## EXERCISE PROMPT
After locating the line with "[cell type report]" in the data that follows, return it and every later line exactly, up to and including the line with "logic: 0.000515 / 0.000189 / 0.000703".

_____

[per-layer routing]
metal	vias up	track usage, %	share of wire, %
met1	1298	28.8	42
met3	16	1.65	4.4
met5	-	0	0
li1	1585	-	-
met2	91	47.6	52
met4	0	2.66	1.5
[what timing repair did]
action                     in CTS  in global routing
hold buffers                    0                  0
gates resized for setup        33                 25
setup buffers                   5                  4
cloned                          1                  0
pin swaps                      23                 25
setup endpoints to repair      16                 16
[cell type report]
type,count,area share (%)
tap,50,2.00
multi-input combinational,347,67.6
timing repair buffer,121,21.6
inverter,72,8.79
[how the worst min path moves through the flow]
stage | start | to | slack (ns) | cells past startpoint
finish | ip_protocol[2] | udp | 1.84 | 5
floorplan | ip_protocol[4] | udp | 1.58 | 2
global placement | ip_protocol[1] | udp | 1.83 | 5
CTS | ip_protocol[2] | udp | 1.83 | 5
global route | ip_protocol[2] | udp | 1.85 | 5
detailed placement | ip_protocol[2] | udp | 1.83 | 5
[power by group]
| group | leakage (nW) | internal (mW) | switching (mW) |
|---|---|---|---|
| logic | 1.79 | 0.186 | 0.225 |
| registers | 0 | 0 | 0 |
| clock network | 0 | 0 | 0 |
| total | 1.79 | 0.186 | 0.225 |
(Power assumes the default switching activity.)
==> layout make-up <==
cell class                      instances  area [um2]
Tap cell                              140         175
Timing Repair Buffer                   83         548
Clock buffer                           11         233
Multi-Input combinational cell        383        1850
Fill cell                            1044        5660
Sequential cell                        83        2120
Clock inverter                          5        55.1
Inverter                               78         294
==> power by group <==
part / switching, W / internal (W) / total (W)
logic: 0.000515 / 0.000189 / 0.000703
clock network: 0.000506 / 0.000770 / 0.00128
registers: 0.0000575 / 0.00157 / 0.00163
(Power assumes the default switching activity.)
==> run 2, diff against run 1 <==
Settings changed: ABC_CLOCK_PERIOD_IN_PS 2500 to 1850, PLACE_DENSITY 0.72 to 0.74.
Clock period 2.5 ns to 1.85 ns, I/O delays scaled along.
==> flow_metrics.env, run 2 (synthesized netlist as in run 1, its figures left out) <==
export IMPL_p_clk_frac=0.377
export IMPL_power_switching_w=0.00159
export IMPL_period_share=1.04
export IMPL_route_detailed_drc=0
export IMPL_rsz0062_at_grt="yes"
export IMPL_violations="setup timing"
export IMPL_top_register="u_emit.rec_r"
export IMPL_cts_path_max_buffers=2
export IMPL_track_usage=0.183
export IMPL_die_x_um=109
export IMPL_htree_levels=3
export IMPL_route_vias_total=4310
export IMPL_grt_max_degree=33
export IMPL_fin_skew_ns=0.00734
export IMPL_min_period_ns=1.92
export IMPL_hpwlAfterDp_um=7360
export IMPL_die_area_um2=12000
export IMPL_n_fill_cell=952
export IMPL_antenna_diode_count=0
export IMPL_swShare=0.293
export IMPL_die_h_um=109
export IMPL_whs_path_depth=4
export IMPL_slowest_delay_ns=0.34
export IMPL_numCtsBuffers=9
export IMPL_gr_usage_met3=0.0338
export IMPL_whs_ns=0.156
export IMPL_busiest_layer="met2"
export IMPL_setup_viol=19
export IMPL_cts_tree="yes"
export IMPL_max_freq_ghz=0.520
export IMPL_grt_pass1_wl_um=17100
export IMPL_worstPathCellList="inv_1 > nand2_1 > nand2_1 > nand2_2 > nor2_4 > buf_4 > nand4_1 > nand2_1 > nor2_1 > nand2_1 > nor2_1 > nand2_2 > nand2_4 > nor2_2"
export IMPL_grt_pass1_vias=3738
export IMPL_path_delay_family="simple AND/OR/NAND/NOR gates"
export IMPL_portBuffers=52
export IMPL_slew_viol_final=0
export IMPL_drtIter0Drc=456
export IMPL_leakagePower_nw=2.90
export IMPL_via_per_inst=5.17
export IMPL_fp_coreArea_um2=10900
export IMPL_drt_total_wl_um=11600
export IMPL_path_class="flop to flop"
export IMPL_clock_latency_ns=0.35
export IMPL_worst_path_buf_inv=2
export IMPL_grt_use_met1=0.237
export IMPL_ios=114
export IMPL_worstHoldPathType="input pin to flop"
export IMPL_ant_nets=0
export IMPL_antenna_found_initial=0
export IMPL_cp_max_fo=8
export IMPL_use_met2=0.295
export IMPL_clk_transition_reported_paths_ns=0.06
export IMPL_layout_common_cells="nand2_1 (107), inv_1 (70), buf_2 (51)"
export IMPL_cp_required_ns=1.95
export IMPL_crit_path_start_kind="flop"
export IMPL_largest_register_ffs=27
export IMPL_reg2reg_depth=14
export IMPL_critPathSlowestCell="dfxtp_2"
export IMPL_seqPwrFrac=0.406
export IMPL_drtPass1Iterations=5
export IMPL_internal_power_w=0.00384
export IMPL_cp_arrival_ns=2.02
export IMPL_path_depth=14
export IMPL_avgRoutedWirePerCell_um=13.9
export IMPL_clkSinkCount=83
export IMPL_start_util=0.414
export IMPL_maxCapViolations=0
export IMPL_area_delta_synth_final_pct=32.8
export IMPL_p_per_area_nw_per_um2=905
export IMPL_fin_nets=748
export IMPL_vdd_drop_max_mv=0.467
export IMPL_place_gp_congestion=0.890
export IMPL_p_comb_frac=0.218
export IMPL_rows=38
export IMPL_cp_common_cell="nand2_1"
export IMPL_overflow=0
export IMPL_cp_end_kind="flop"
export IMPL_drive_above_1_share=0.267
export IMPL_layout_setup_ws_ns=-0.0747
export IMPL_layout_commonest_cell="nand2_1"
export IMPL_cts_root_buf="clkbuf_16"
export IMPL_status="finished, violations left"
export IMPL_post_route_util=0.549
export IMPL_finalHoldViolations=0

_____

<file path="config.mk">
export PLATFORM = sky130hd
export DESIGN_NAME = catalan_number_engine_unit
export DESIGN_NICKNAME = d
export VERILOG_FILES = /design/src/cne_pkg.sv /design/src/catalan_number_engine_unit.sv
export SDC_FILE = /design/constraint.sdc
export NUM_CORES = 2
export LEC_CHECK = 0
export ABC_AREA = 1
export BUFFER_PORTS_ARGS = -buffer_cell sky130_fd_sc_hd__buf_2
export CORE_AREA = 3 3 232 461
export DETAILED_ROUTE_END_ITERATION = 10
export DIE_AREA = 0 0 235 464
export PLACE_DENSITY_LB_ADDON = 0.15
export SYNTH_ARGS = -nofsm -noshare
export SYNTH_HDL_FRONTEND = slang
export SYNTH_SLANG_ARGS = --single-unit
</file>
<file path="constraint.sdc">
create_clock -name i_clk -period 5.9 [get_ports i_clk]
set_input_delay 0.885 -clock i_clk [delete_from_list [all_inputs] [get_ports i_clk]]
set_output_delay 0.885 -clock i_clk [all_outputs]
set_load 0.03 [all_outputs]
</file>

_____

## RESULT
[cell type report]
type,count,area share (%)
tap,50,2.00
multi-input combinational,347,67.6
timing repair buffer,121,21.6
inverter,72,8.79
[how the worst min path moves through the flow]
stage | start | to | slack (ns) | cells past startpoint
finish | ip_protocol[2] | udp | 1.84 | 5
floorplan | ip_protocol[4] | udp | 1.58 | 2
global placement | ip_protocol[1] | udp | 1.83 | 5
CTS | ip_protocol[2] | udp | 1.83 | 5
global route | ip_protocol[2] | udp | 1.85 | 5
detailed placement | ip_protocol[2] | udp | 1.83 | 5
[power by group]
| group | leakage (nW) | internal (mW) | switching (mW) |
|---|---|---|---|
| logic | 1.79 | 0.186 | 0.225 |
| registers | 0 | 0 | 0 |
| clock network | 0 | 0 | 0 |
| total | 1.79 | 0.186 | 0.225 |
(Power assumes the default switching activity.)
==> layout make-up <==
cell class                      instances  area [um2]
Tap cell                              140         175
Timing Repair Buffer                   83         548
Clock buffer                           11         233
Multi-Input combinational cell        383        1850
Fill cell                            1044        5660
Sequential cell                        83        2120
Clock inverter                          5        55.1
Inverter                               78         294
==> power by group <==
part / switching, W / internal (W) / total (W)
logic: 0.000515 / 0.000189 / 0.000703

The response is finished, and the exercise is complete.